• _WHAT YOU SHOULD DO_
Please output, without any change, the lines of the material below from the very first through the one with "export SYNTH_SLANG_ARGS = --single-unit".

• _MATERIAL PROVIDED_

$ cat config.mk
export PLATFORM = sky130hd
export DESIGN_NAME = digit_emitter
export DESIGN_NICKNAME = d
export VERILOG_FILES = /design/src/rtl/keypad_pkg.sv /design/src/rtl/bin2bcd_core.sv /design/src/rtl/digit_emitter.sv
export SDC_FILE = /design/constraint.sdc
export NUM_CORES = 1
export LEC_CHECK = 0
export ABC_AREA = 1
export CAP_MARGIN = 10
export CORE_ASPECT_RATIO = 1.75
export CORE_MARGIN = 3
export CORE_UTILIZATION = 30
export DETAILED_ROUTE_END_ITERATION = 12
export SYNTH_ARGS = -nofsm -noshare
export SYNTH_HDL_FRONTEND = slang
export SYNTH_SLANG_ARGS = --single-unit
$ cat constraint.sdc
create_clock -name hwclk -period 1.75 [get_ports hwclk]
set_input_delay 0.175 -clock hwclk [delete_from_list [all_inputs] [get_ports hwclk]]
set_output_delay 0.175 -clock hwclk [all_outputs]
set_load 0.05 [all_outputs]
### src/rtl/fir_tap_load_ctrl.sv
// Coefficient load sequencer for a two-stage tiny_fir interpolator chain.
// Streams taps from one shared BROM into each FIR in turn, waits for each
// stage's load-complete, then holds both FIRs enabled and releases the
// sample path via load_done.
module fir_tap_load_ctrl #(
    parameter int unsigned G_TAP_RES     = 16,
    parameter int unsigned G_ADDR_WIDTH  = 7,
    parameter int unsigned G_NUM_TAPS_S0 = 63,
    parameter int unsigned G_NUM_TAPS_S1 = 31,
    parameter int unsigned G_TIMEOUT     = 255
) (
    input  logic                    clk,
    input  logic                    reset_n,
    input  logic                    enable,
    input  logic                    reload,
    output logic [G_ADDR_WIDTH-1:0] rom_addr,
    output logic                    rom_rd,
    input  logic [G_TAP_RES-1:0]    rom_data,
    input  logic                    rom_data_valid,
    output logic [1:0]              fir_enable,
    output logic [1:0]              tap_wr,
    output logic [G_TAP_RES-1:0]    tap_val,
    input  logic [1:0]              tap_wr_done,
    output logic                    load_done,
    output logic                    load_err
);

    localparam int unsigned AW = G_ADDR_WIDTH;
    localparam int unsigned TW = $clog2(G_TIMEOUT + 1);

    localparam logic [AW-1:0] NUM_S0   = AW'(G_NUM_TAPS_S0);
    localparam logic [AW-1:0] NUM_S1   = AW'(G_NUM_TAPS_S1);
    localparam logic [AW-1:0] BASE_S1  = AW'(G_NUM_TAPS_S0);
    localparam logic [TW-1:0] TMO_LAST = TW'(G_TIMEOUT - 1);

    typedef enum logic [2:0] {
        IDLE    = 3'd0,
        LOAD_S0 = 3'd1,
        WAIT_S0 = 3'd2,
        LOAD_S1 = 3'd3,
        WAIT_S1 = 3'd4,
        RUN     = 3'd5
    } state_t;

    state_t        state;
    logic [AW-1:0] tap_cnt;     // reads issued in the current stage
    logic [TW-1:0] tmo_cnt;     // cycles spent waiting for tap_wr_done
    logic          rd_stage;    // stage owning the read currently on rom_rd
    logic          rd_pend;     // a read is in flight inside the BROM
    logic          pend_stage;  // stage owning the in-flight read
    logic          stall;       // timeout seen; blocks restart until enable drops

    // Load sequencer: state, BROM read issue, FIR enables and status flags
    always_ff @(posedge clk or negedge reset_n) begin
        if (!reset_n) begin
            state      <= IDLE;
            tap_cnt    <= '0;
            tmo_cnt    <= '0;
            rd_stage   <= 1'b0;
            stall      <= 1'b0;
            rom_addr   <= '0;
            rom_rd     <= 1'b0;
            fir_enable <= 2'b00;
            load_done  <= 1'b0;
            load_err   <= 1'b0;
        end else if (!enable) begin
            state      <= IDLE;
            tap_cnt    <= '0;
            tmo_cnt    <= '0;
            rd_stage   <= 1'b0;
            stall      <= 1'b0;
            rom_addr   <= '0;
            rom_rd     <= 1'b0;
            fir_enable <= 2'b00;
            load_done  <= 1'b0;
        end else begin
            case (state)
                IDLE: begin
                    rom_rd     <= 1'b0;
                    rom_addr   <= '0;
                    fir_enable <= 2'b00;
                    load_done  <= 1'b0;
                    if (!stall) begin
                        state      <= LOAD_S0;
                        rom_rd     <= 1'b1;
                        rom_addr   <= '0;
                        rd_stage   <= 1'b0;
                        tap_cnt    <= AW'(1);
                        fir_enable <= 2'b01;
                        load_err   <= 1'b0;
                    end
                end
                LOAD_S0: begin
                    if (tap_cnt == NUM_S0) begin
                        state    <= WAIT_S0;
                        rom_rd   <= 1'b0;
                        rom_addr <= '0;
                        tmo_cnt  <= '0;
                    end else begin
                        rom_rd   <= 1'b1;
                        rom_addr <= tap_cnt;
                        tap_cnt  <= tap_cnt + AW'(1);
                    end
                end
                WAIT_S0: begin
                    if (tap_wr_done[0]) begin
                        state      <= LOAD_S1;
                        rom_rd     <= 1'b1;
                        rom_addr   <= BASE_S1;
                        rd_stage   <= 1'b1;
                        tap_cnt    <= AW'(1);
                        fir_enable <= 2'b11;
                    end else if (tmo_cnt == TMO_LAST) begin
                        state      <= IDLE;
                        fir_enable <= 2'b00;
                        load_err   <= 1'b1;
                        stall      <= 1'b1;
                    end else begin
                        tmo_cnt <= tmo_cnt + TW'(1);
                    end
                end
                LOAD_S1: begin
                    if (tap_cnt == NUM_S1) begin
                        state    <= WAIT_S1;
                        rom_rd   <= 1'b0;
                        rom_addr <= '0;
                        tmo_cnt  <= '0;
                    end else begin
                        rom_rd   <= 1'b1;
                        rom_addr <= BASE_S1 + tap_cnt;
                        tap_cnt  <= tap_cnt + AW'(1);
                    end
                end
                WAIT_S1: begin
                    if (tap_wr_done[1]) begin
                        state      <= RUN;
                        fir_enable <= 2'b11;
                        load_done  <= 1'b1;
                    end else if (tmo_cnt == TMO_LAST) begin
                        state      <= IDLE;
                        fir_enable <= 2'b00;
                        load_err   <= 1'b1;
                        stall      <= 1'b1;
                    end else begin
                        tmo_cnt <= tmo_cnt + TW'(1);
                    end
                end
                RUN: begin
                    // Passing through IDLE gives the one-cycle FIR reset pulse
                    if (reload) begin
                        state      <= IDLE;
                        fir_enable <= 2'b00;
                        load_done  <= 1'b0;
                    end
                end
                default: begin
                    state <= IDLE;
                end
            endcase
        end
    end

    // Tap forwarding: returned BROM words go to the stage that issued the read
    always_ff @(posedge clk or negedge reset_n) begin
        if (!reset_n) begin
            rd_pend    <= 1'b0;
            pend_stage <= 1'b0;
            tap_wr     <= 2'b00;
            tap_val    <= '0;
        end else if (!enable) begin
            rd_pend    <= 1'b0;
            pend_stage <= 1'b0;
            tap_wr     <= 2'b00;
            tap_val    <= '0;
        end else begin
            rd_pend    <= rom_rd;
            pend_stage <= rd_stage;
            if (rom_data_valid && rd_pend) begin
                tap_wr  <= pend_stage ? 2'b10 : 2'b01;
                tap_val <= rom_data;
            end else begin
                tap_wr  <= 2'b00;
                tap_val <= '0;
            end
        end
    end

endmodule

• _SOLUTION BELOW_
$ cat config.mk
export PLATFORM = sky130hd
export DESIGN_NAME = digit_emitter
export DESIGN_NICKNAME = d
export VERILOG_FILES = /design/src/rtl/keypad_pkg.sv /design/src/rtl/bin2bcd_core.sv /design/src/rtl/digit_emitter.sv
export SDC_FILE = /design/constraint.sdc
export NUM_CORES = 1
export LEC_CHECK = 0
export ABC_AREA = 1
export CAP_MARGIN = 10
export CORE_ASPECT_RATIO = 1.75
export CORE_MARGIN = 3
export CORE_UTILIZATION = 30
export DETAILED_ROUTE_END_ITERATION = 12
export SYNTH_ARGS = -nofsm -noshare
export SYNTH_HDL_FRONTEND = slang
export SYNTH_SLANG_ARGS = --single-unit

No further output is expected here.